*ABOUT THIS EXERCISE*: Return every line from the one with "Critical path arrival - 5.44 ns (+0.42 ns)" through the one with "Final wirelength - 4282 um (+4.0%)", inclusive, exactly as it appears below.

*Collected data entries*:
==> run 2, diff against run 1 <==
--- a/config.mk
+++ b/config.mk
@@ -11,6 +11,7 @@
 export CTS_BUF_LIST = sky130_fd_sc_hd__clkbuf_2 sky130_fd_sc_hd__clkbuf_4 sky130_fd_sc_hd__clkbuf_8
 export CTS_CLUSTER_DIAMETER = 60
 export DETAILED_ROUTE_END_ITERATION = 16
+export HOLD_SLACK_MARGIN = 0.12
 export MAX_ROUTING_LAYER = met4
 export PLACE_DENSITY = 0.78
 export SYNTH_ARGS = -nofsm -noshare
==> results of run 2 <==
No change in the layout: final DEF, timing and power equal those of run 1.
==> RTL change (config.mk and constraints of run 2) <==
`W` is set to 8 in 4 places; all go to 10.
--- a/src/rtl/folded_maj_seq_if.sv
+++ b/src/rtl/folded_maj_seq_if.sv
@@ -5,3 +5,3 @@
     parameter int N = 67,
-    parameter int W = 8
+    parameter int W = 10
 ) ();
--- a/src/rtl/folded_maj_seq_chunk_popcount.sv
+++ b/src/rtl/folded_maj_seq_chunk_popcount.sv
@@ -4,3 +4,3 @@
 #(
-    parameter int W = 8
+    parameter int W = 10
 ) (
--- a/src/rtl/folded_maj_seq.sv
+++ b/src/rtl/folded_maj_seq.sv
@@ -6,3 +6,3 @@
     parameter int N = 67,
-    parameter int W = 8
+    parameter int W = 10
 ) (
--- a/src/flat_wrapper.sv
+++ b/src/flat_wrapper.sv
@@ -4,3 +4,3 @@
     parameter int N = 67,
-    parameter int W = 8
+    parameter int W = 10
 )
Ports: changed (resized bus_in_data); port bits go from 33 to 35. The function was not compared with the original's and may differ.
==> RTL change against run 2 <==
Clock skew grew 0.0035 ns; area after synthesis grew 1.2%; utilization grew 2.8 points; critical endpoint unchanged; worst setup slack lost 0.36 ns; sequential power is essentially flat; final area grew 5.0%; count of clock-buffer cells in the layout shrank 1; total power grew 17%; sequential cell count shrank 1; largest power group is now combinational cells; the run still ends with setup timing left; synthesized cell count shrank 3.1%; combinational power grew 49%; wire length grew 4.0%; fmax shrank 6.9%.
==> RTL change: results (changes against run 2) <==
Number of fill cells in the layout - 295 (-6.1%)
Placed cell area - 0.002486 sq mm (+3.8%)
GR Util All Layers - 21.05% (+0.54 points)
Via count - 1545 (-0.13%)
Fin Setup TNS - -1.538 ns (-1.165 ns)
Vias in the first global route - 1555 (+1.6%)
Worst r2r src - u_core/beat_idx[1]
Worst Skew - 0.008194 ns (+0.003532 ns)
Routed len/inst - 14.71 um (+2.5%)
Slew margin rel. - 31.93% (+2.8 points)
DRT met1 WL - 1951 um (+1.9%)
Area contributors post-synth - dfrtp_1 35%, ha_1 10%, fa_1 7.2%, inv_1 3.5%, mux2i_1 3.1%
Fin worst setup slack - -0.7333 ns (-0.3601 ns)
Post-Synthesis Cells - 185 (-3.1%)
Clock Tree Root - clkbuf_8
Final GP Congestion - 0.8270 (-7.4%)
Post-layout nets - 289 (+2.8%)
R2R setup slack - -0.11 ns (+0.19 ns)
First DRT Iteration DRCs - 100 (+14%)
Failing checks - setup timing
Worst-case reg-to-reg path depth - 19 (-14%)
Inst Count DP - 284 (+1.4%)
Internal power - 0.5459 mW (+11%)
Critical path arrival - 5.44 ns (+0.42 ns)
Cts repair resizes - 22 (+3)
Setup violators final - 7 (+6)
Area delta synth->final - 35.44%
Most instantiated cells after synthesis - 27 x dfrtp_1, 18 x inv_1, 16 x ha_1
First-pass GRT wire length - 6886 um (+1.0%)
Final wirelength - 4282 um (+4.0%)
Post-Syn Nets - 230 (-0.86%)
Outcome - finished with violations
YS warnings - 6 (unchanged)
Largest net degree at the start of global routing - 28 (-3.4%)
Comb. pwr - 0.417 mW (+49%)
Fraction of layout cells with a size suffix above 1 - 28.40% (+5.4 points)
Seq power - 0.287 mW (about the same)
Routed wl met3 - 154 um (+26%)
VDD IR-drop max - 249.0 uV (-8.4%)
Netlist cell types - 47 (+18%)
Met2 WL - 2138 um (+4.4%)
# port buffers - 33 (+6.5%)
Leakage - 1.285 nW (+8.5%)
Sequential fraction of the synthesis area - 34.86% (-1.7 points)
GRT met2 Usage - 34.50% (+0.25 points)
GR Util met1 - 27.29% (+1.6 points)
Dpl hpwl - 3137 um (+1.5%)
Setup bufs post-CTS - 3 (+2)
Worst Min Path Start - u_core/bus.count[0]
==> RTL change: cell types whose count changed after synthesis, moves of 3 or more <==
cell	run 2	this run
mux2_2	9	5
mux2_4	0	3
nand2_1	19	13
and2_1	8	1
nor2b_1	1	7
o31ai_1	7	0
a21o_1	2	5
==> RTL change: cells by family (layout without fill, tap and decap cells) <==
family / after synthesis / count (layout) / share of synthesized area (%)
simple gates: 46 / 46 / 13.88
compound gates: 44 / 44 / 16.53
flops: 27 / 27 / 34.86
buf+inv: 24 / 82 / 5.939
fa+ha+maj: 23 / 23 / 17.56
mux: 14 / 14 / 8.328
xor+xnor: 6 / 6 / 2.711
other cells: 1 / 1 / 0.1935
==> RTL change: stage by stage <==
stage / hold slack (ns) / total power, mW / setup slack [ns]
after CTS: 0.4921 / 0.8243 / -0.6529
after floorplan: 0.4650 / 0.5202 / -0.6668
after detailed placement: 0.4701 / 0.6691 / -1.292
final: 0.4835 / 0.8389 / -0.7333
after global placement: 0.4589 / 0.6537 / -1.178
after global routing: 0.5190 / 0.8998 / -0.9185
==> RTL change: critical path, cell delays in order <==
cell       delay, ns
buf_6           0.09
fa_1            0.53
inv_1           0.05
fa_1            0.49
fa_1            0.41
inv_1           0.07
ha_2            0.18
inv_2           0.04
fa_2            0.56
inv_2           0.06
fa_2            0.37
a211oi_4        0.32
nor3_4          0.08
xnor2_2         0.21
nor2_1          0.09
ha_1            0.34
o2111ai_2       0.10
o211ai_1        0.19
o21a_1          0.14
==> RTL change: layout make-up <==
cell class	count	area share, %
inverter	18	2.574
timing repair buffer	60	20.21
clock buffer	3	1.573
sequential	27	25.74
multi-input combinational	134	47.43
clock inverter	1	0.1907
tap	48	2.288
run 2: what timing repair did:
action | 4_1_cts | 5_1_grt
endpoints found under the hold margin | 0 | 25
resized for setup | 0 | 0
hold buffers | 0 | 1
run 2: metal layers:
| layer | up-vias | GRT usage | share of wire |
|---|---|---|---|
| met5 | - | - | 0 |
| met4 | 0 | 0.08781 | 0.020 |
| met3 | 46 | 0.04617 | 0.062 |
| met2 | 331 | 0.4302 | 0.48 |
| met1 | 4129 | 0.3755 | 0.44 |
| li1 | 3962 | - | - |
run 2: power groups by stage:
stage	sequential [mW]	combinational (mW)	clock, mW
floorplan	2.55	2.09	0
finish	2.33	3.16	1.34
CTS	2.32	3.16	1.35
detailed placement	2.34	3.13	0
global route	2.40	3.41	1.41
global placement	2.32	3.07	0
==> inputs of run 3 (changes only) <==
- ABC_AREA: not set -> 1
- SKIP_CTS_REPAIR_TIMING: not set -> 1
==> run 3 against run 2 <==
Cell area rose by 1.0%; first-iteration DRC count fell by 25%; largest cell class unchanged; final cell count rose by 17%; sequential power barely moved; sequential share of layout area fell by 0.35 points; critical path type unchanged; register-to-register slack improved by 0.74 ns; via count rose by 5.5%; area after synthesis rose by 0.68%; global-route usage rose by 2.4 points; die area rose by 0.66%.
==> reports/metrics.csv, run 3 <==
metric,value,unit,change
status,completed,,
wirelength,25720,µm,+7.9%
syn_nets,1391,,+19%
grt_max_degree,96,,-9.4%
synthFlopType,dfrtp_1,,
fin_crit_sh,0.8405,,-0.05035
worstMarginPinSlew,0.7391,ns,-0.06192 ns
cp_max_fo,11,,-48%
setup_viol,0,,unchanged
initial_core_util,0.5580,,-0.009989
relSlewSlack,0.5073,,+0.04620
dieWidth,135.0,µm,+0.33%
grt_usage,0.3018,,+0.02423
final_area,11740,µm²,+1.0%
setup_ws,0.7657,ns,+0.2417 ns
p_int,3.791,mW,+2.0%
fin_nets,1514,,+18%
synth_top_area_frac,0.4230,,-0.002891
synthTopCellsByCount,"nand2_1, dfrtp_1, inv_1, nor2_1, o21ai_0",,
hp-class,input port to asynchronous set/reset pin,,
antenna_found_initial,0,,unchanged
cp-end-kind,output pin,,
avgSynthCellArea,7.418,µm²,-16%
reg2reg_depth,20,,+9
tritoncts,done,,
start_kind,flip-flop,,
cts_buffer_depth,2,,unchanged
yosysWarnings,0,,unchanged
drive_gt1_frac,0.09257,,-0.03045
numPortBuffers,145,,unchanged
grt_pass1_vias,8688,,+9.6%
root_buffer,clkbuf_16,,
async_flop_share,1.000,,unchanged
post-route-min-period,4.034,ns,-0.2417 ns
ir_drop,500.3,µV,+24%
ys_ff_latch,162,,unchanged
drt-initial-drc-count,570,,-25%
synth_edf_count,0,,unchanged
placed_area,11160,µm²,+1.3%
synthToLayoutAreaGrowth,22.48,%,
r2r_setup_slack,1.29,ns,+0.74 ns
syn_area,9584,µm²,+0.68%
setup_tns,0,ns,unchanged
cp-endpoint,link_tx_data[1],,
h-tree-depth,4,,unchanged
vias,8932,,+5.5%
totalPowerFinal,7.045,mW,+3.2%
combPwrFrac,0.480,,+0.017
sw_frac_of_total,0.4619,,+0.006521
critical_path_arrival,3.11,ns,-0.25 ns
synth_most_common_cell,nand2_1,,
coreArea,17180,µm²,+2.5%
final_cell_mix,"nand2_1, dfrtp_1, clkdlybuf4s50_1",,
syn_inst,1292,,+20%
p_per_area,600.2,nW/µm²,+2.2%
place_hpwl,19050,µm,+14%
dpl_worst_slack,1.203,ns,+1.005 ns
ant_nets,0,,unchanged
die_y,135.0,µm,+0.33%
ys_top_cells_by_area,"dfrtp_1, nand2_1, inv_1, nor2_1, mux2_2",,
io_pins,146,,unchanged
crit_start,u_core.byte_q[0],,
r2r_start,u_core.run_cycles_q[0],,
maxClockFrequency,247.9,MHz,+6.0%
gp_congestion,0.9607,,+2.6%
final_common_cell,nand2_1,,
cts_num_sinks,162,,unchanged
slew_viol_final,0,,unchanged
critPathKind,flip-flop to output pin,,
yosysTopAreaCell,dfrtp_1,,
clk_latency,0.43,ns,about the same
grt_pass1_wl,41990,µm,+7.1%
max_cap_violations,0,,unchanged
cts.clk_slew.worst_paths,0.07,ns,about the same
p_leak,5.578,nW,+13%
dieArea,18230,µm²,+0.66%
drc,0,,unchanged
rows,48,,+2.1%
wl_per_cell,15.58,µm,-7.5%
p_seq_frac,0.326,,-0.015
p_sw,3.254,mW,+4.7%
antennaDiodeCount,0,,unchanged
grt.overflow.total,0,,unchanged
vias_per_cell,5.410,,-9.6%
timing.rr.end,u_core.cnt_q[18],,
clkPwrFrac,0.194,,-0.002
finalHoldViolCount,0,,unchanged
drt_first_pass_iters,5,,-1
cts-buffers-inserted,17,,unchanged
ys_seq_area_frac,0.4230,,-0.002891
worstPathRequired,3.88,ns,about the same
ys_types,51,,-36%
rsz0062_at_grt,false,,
## config.mk

```make
export PLATFORM = sky130hd
export DESIGN_NAME = wishbone_fetch_master_flat
export DESIGN_NICKNAME = d
export VERILOG_FILES = /design/src/rtl/wishbone_fetch_master_pkg.sv /design/src/rtl/wishbone_fetch_master_if.sv /design/src/rtl/wishbone_fetch_master_term_counter.sv /design/src/rtl/wishbone_fetch_master.sv /design/src/flat_wrapper.sv
export SDC_FILE = /design/constraint.sdc
export NUM_CORES = 1
export LEC_CHECK = 0
export ABC_AREA = 0
export CAP_MARGIN = 30
export CORE_MARGIN = 3
export CORE_UTILIZATION = 41
export DETAILED_ROUTE_END_ITERATION = 8
export PLACE_DENSITY_LB_ADDON = 0.1
export SETUP_SLACK_MARGIN = 0.02
export SYNTH_ARGS = -nofsm -noshare
export SYNTH_HDL_FRONTEND = slang
export SYNTH_SLANG_ARGS = --single-unit
export TNS_END_PERCENT = 50
```

## constraint.sdc

```tcl
create_clock -name clk_i -period 2.1 [get_ports clk_i]
set_clock_uncertainty 0.1 [all_clocks]
set_input_delay 0.42 -clock clk_i [delete_from_list [all_inputs] [get_ports clk_i]]
set_output_delay 0.42 -clock clk_i [all_outputs]
set_load 0.01 [all_outputs]
```
## config.mk

```make
export PLATFORM = sky130hd
export DESIGN_NAME = mem_arbiter
export DESIGN_NICKNAME = d
export VERILOG_FILES = /design/src/rtl/mem_arbiter_pkg.sv /design/src/rtl/mem_arbiter_arb_pick.sv /design/src/rtl/mem_arbiter.sv
export SDC_FILE = /design/constraint.sdc
export NUM_CORES = 1
export LEC_CHECK = 0
export ABC_AREA = 1
export CAP_MARGIN = 20
export CORE_UTILIZATION = 44
export CTS_CLUSTER_DIAMETER = 40
export CTS_CLUSTER_SIZE = 40
export DETAILED_ROUTE_END_ITERATION = 7
export PLACE_DENSITY = 0.86
export SYNTH_ARGS = -nofsm -noshare
export SYNTH_HDL_FRONTEND = slang
export SYNTH_SLANG_ARGS = --single-unit
```

## constraint.sdc

```tcl
create_clock -name clk -period 8.4 [get_ports clk]
set_clock_uncertainty 0.2 [all_clocks]
set_input_delay 1.26 -clock clk [delete_from_list [all_inputs] [get_ports clk]]
set_output_delay 1.26 -clock clk [all_outputs]
set_load 0.03 [all_outputs]
```

## src/rtl/mem_arbiter_pkg.sv

```systemverilog
// Shared types for the instruction/data SRAM arbiter (package arm_pkg).
package arm_pkg;

   localparam int WORD_W = 32;

   typedef enum logic [1:0] {
      IDLE   = 2'd0,
      ACCESS = 2'd1,
      RESP   = 2'd2
   } arb_state_t;

   typedef enum logic [1:0] {
      NONE    = 2'd0,
      OWN_IF  = 2'd1,
      OWN_MEM = 2'd2
   } arb_owner_t;

endpackage

```

## src/rtl/mem_arbiter_arb_pick.sv

```systemverilog
// Combinational grant selection between fetch and memory-stage requests.
// MEM_ARB_ROUND_ROBIN_EN: on a conflict, grant whoever was not granted last;
// otherwise MEM always beats IF on a conflict.
module arb_pick
   import arm_pkg::*;
(
   input  logic       if_req,
   input  logic       mem_req,
   input  arb_owner_t last_owner,
   output arb_owner_t winner
);

`ifndef MEM_ARB_ROUND_ROBIN_EN
   // Fixed priority ignores the grant history.
   logic unused_last_owner;
   assign unused_last_owner = ^last_owner;
`endif

   // Sole requester wins; a conflict is resolved by the configured policy.
   always_comb begin
      winner = NONE;
      if (if_req && mem_req) begin
`ifdef MEM_ARB_ROUND_ROBIN_EN
         winner = (last_owner == OWN_MEM) ? OWN_IF : OWN_MEM;
`else
         winner = OWN_MEM;
`endif
      end else if (mem_req) begin
         winner = OWN_MEM;
      end else if (if_req) begin
         winner = OWN_IF;
      end
   end

endmodule

```

## src/rtl/mem_arbiter.sv

```systemverilog
// Arbiter sharing one fixed-latency single-port SRAM between instruction fetch
// (read only) and the memory stage (read/write). One access at a time:
// IDLE -> ACCESS (WAIT_CYCLES cycles) -> RESP (one-cycle ready pulse).
// Optional build macro: MEM_ARB_ROUND_ROBIN_EN (alternating grant on conflict).
module mem_arbiter
   import arm_pkg::*;
#(
   parameter int ADDR_W      = 16,   // SRAM word-address width, at most 30
   parameter int WAIT_CYCLES = 4     // SRAM latency, 1..15
) (
   input  logic              clk,
   input  logic              rst,
   input  logic              if_req,
   input  logic [31:0]       if_addr,
   output logic              if_ready,
   output logic [31:0]       if_rdata,
   output logic              if_stall,
   input  logic              mem_req,
   input  logic              mem_we,
   input  logic [31:0]       mem_addr,
   input  logic [31:0]       mem_wdata,
   output logic              mem_ready,
   output logic [31:0]       mem_rdata,
   output logic              mem_stall,
   output logic              sram_en,
   output logic              sram_we,
   output logic [ADDR_W-1:0] sram_addr,
   output logic [31:0]       sram_wdata,
   input  logic [31:0]       sram_rdata
);

   localparam int CNT_W = 4;
   localparam logic [CNT_W-1:0] CNT_LOAD = CNT_W'(WAIT_CYCLES - 1);

   arb_state_t          state_q, state_d;
   arb_owner_t          owner_q, owner_d;
   arb_owner_t          winner;
   arb_owner_t          last_owner;
   logic [CNT_W-1:0]    cnt_q, cnt_d;
   logic [ADDR_W-1:0]   addr_q, addr_d;
   logic                we_q, we_d;
   logic [WORD_W-1:0]   wdata_q, wdata_d;
   logic [WORD_W-1:0]   if_rdata_q, if_rdata_d;
   logic [WORD_W-1:0]   mem_rdata_q, mem_rdata_d;

   // Byte-offset bits and bits above the SRAM size are deliberately dropped.
   logic unused_addr_bits;
   assign unused_addr_bits = ^{if_addr, mem_addr};

   arb_pick u_pick (
      .if_req     (if_req),
      .mem_req    (mem_req),
      .last_owner (last_owner),
      .winner     (winner)
   );

`ifdef MEM_ARB_ROUND_ROBIN_EN
   arb_owner_t last_owner_q, last_owner_d;

   assign last_owner_d = (state_q == IDLE && winner != NONE) ? winner : last_owner_q;
   assign last_owner   = last_owner_q;

   // Remember who was granted last so a conflict alternates between stages.
   always_ff @(posedge clk or posedge rst) begin
      if (rst) begin
         last_owner_q <= OWN_IF;
      end else begin
         last_owner_q <= last_owner_d;
      end
   end
`else
   assign last_owner = OWN_IF;
`endif

   // Next-state logic: grant in IDLE, count down latency in ACCESS, pulse in RESP.
   always_comb begin
      state_d     = state_q;
      owner_d     = owner_q;
      cnt_d       = cnt_q;
      addr_d      = addr_q;
      we_d        = we_q;
      wdata_d     = wdata_q;
      if_rdata_d  = if_rdata_q;
      mem_rdata_d = mem_rdata_q;
      case (state_q)
         IDLE: begin
            if (winner != NONE) begin
               owner_d = winner;
               cnt_d   = CNT_LOAD;
               state_d = ACCESS;
               if (winner == OWN_MEM) begin
                  addr_d  = mem_addr[ADDR_W+1:2];
                  we_d    = mem_we;
                  wdata_d = mem_wdata;
               end else begin
                  addr_d  = if_addr[ADDR_W+1:2];
                  we_d    = 1'b0;
                  wdata_d = '0;
               end
            end
         end
         ACCESS: begin
            if (cnt_q == '0) begin
               // SRAM data is only valid in the final access cycle.
               if (owner_q == OWN_MEM) begin
                  mem_rdata_d = we_q ? '0 : sram_rdata;
               end else begin
                  if_rdata_d = sram_rdata;
               end
               state_d = RESP;
            end else begin
               cnt_d = cnt_q - 1'b1;
            end
         end
         RESP: begin
            owner_d = NONE;
            state_d = IDLE;
         end
         default: begin
            owner_d = NONE;
            state_d = IDLE;
         end
      endcase
   end

   // State and latched-operand registers; reset abandons any access in flight.
   always_ff @(posedge clk or posedge rst) begin
      if (rst) begin
         state_q     <= IDLE;
         owner_q     <= NONE;
         cnt_q       <= '0;
         addr_q      <= '0;
         we_q        <= 1'b0;
         wdata_q     <= '0;
         if_rdata_q  <= '0;
         mem_rdata_q <= '0;
      end else begin
         state_q     <= state_d;
         owner_q     <= owner_d;
         cnt_q       <= cnt_d;
         addr_q      <= addr_d;
         we_q        <= we_d;
         wdata_q     <= wdata_d;
         if_rdata_q  <= if_rdata_d;
         mem_rdata_q <= mem_rdata_d;
      end
   end

   assign sram_en    = (state_q == ACCESS);
   assign sram_we    = (state_q == ACCESS) && we_q;
   assign sram_addr  = addr_q;
   assign sram_wdata = wdata_q;

   assign if_ready   = (state_q == RESP) && (owner_q == OWN_IF);
   assign mem_ready  = (state_q == RESP) && (owner_q == OWN_MEM);
   assign if_rdata   = if_rdata_q;
   assign mem_rdata  = mem_rdata_q;

   // Stalls follow the request level; forced low while reset is held.
   assign if_stall   = if_req  & ~if_ready  & ~rst;
   assign mem_stall  = mem_req & ~mem_ready & ~rst;

endmodule

```

==> results of run 1 <==
==> area by class of cell <==
type                       count  area, µm²  area share
tap                          143        179      0.0223
inverter                      13       51.3     0.00639
multi-input combinational    395       1880       0.234
clock inverter                13        223      0.0277
timing repair buffer         223       2210       0.276
clock buffer                  19        453      0.0564
sequential                   121       3030       0.377
--- src/rtl/cpu_pkg.sv ---
// ============================================================================
//  Module      : cpu_pkg
//  Description : Shared encodings and default widths for the pipelined CPU.
//  Revision    : 1.0 - initial release
// ============================================================================
`default_nettype none

package cpu_pkg;

    localparam int DATA_W_DEF     = 32;
    localparam int REG_ADDR_W_DEF = 5;

    // Encoding 2'b11 is reserved and behaves as a full word access.
    typedef enum logic [1:0] {
        MEM_BYTE = 2'b00,
        MEM_HALF = 2'b01,
        MEM_WORD = 2'b10
    } mem_size_t;

endpackage : cpu_pkg

`default_nettype wire

--- src/rtl/load_align.sv ---
// ============================================================================
//  Module      : load_align
//  Description : Little-endian sub-word load extraction with zero/sign extend.
//  Revision    : 1.0 - initial release
// ============================================================================
`default_nettype none

module load_align
    import cpu_pkg::*;
#(
    parameter int DATA_W = DATA_W_DEF
) (
    input  logic [DATA_W-1:0] word,
    input  logic [1:0]        size,
    input  logic              is_unsigned,
    input  logic [1:0]        addr_lo,
    output logic [DATA_W-1:0] value
);

    logic [7:0]  w_byte;
    logic [15:0] w_half;
    logic        w_byte_fill;
    logic        w_half_fill;

    assign w_byte      = word[{addr_lo, 3'b000} +: 8];
    // Halves ignore addr_lo[0]: misaligned halves read the aligned lane.
    assign w_half      = word[{addr_lo[1], 4'b0000} +: 16];
    assign w_byte_fill = ~is_unsigned & w_byte[7];
    assign w_half_fill = ~is_unsigned & w_half[15];

    always_comb begin
        value = word;
        case (size)
            MEM_BYTE: value = {{(DATA_W-8){w_byte_fill}}, w_byte};
            MEM_HALF: value = {{(DATA_W-16){w_half_fill}}, w_half};
            default:  value = word;
        endcase
    end

endmodule : load_align

`default_nettype wire

--- src/rtl/mem_wb_pipe_reg.sv ---
// ============================================================================
//  Module      : mem_wb_pipe_reg
//  Description : MEM/WB pipeline register with stall/flush, load alignment,
//                write-back select, forwarding enable and bubble counter.
//  Revision    : 1.0 - initial release
// ============================================================================
`default_nettype none

module mem_wb_pipe_reg
    import cpu_pkg::*;
#(
    parameter int DATA_W     = DATA_W_DEF,
    parameter int REG_ADDR_W = REG_ADDR_W_DEF,
    parameter int CNT_W      = 16
) (
    input  logic                  clk,
    input  logic                  rst,
    input  logic                  stall,
    input  logic                  flush,
    input  logic                  valid_in,
    input  logic                  reg_write_in,
    input  logic                  mem_to_reg_in,
    input  logic [1:0]            mem_size_in,
    input  logic                  mem_unsigned_in,
    input  logic [1:0]            addr_lo_in,
    input  logic [DATA_W-1:0]     read_data_in,
    input  logic [DATA_W-1:0]     alu_result_in,
    input  logic [REG_ADDR_W-1:0] write_reg_in,
    output logic                  valid_out,
    output logic                  reg_write_out,
    output logic                  mem_to_reg_out,
    output logic [DATA_W-1:0]     read_data_out,
    output logic [DATA_W-1:0]     alu_result_out,
    output logic [REG_ADDR_W-1:0] write_reg_out,
    output logic [DATA_W-1:0]     wb_data_out,
    output logic                  fwd_en_out,
    output logic [CNT_W-1:0]      bubble_cnt_out
);

    logic                  r_valid;
    logic                  r_reg_write;
    logic                  r_mem_to_reg;
    logic [1:0]            r_size;
    logic                  r_unsigned;
    logic [1:0]            r_addr_lo;
    logic [DATA_W-1:0]     r_read_data;
    logic [DATA_W-1:0]     r_alu_result;
    logic [REG_ADDR_W-1:0] r_write_reg;
    logic [CNT_W-1:0]      r_bubble_cnt;

    logic                  w_valid_nxt;
    logic                  w_bubble_inc;
    logic [DATA_W-1:0]     w_load_val;

    // Flush only kills the instruction; payload fields are kept so a
    // flushed slot still shows its last data for debug visibility.
    always_ff @(posedge clk or posedge rst) begin
        if (rst) begin
            r_valid      <= 1'b0;
            r_reg_write  <= 1'b0;
            r_mem_to_reg <= 1'b0;
            r_size       <= 2'b00;
            r_unsigned   <= 1'b0;
            r_addr_lo    <= 2'b00;
            r_read_data  <= '0;
            r_alu_result <= '0;
            r_write_reg  <= '0;
        end else if (flush) begin
            r_valid      <= 1'b0;
            r_reg_write  <= 1'b0;
        end else if (!stall) begin
            r_valid      <= valid_in;
            r_reg_write  <= reg_write_in;
            r_mem_to_reg <= mem_to_reg_in;
            r_size       <= mem_size_in;
            r_unsigned   <= mem_unsigned_in;
            r_addr_lo    <= addr_lo_in;
            r_read_data  <= read_data_in;
            r_alu_result <= alu_result_in;
            r_write_reg  <= write_reg_in;
        end
    end

    assign w_valid_nxt  = flush ? 1'b0 : (stall ? r_valid : valid_in);
    assign w_bubble_inc = ~stall & ~w_valid_nxt & ~(&r_bubble_cnt);

    always_ff @(posedge clk or posedge rst) begin
        if (rst) begin
            r_bubble_cnt <= '0;
        end else if (w_bubble_inc) begin
            r_bubble_cnt <= r_bubble_cnt + 1'b1;
        end
    end

    load_align #(
        .DATA_W (DATA_W)
    ) u_load_align (
        .word        (r_read_data),
        .size        (r_size),
        .is_unsigned (r_unsigned),
        .addr_lo     (r_addr_lo),
        .value       (w_load_val)
    );

    assign valid_out      = r_valid;
    assign reg_write_out  = r_valid & r_reg_write & (r_write_reg != '0);
    assign fwd_en_out     = reg_write_out;
    assign mem_to_reg_out = r_mem_to_reg;
    assign read_data_out  = r_read_data;
    assign alu_result_out = r_alu_result;
    assign write_reg_out  = r_write_reg;
    assign wb_data_out    = r_mem_to_reg ? w_load_val : r_alu_result;
    assign bubble_cnt_out = r_bubble_cnt;

endmodule : mem_wb_pipe_reg

`default_nettype wire
### src/rtl/seg_serial_tx_pkg.sv
// ----------------------------------------------------------------------------
// seg_pkg
//   Shared types and constants for the seven-segment serial transmitter.
//   SEG_FRAME_W : bits per display frame (8 digits x 8 segments)
//   SEG_DIV_W   : width of the shift-clock divider counter
//   seg_tx_state_t : transmitter FSM states
// ----------------------------------------------------------------------------
package seg_pkg;

    localparam int SEG_DIGITS  = 8;
    localparam int SEG_FRAME_W = SEG_DIGITS * 8;
    localparam int SEG_DIV_W   = 8;

    typedef enum logic [1:0] {
        IDLE,
        SHIFT,
        LATCH
    } seg_tx_state_t;

endpackage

*THE ANSWER*:
Critical path arrival - 5.44 ns (+0.42 ns)
Cts repair resizes - 22 (+3)
Setup violators final - 7 (+6)
Area delta synth->final - 35.44%
Most instantiated cells after synthesis - 27 x dfrtp_1, 18 x inv_1, 16 x ha_1
First-pass GRT wire length - 6886 um (+1.0%)
Final wirelength - 4282 um (+4.0%)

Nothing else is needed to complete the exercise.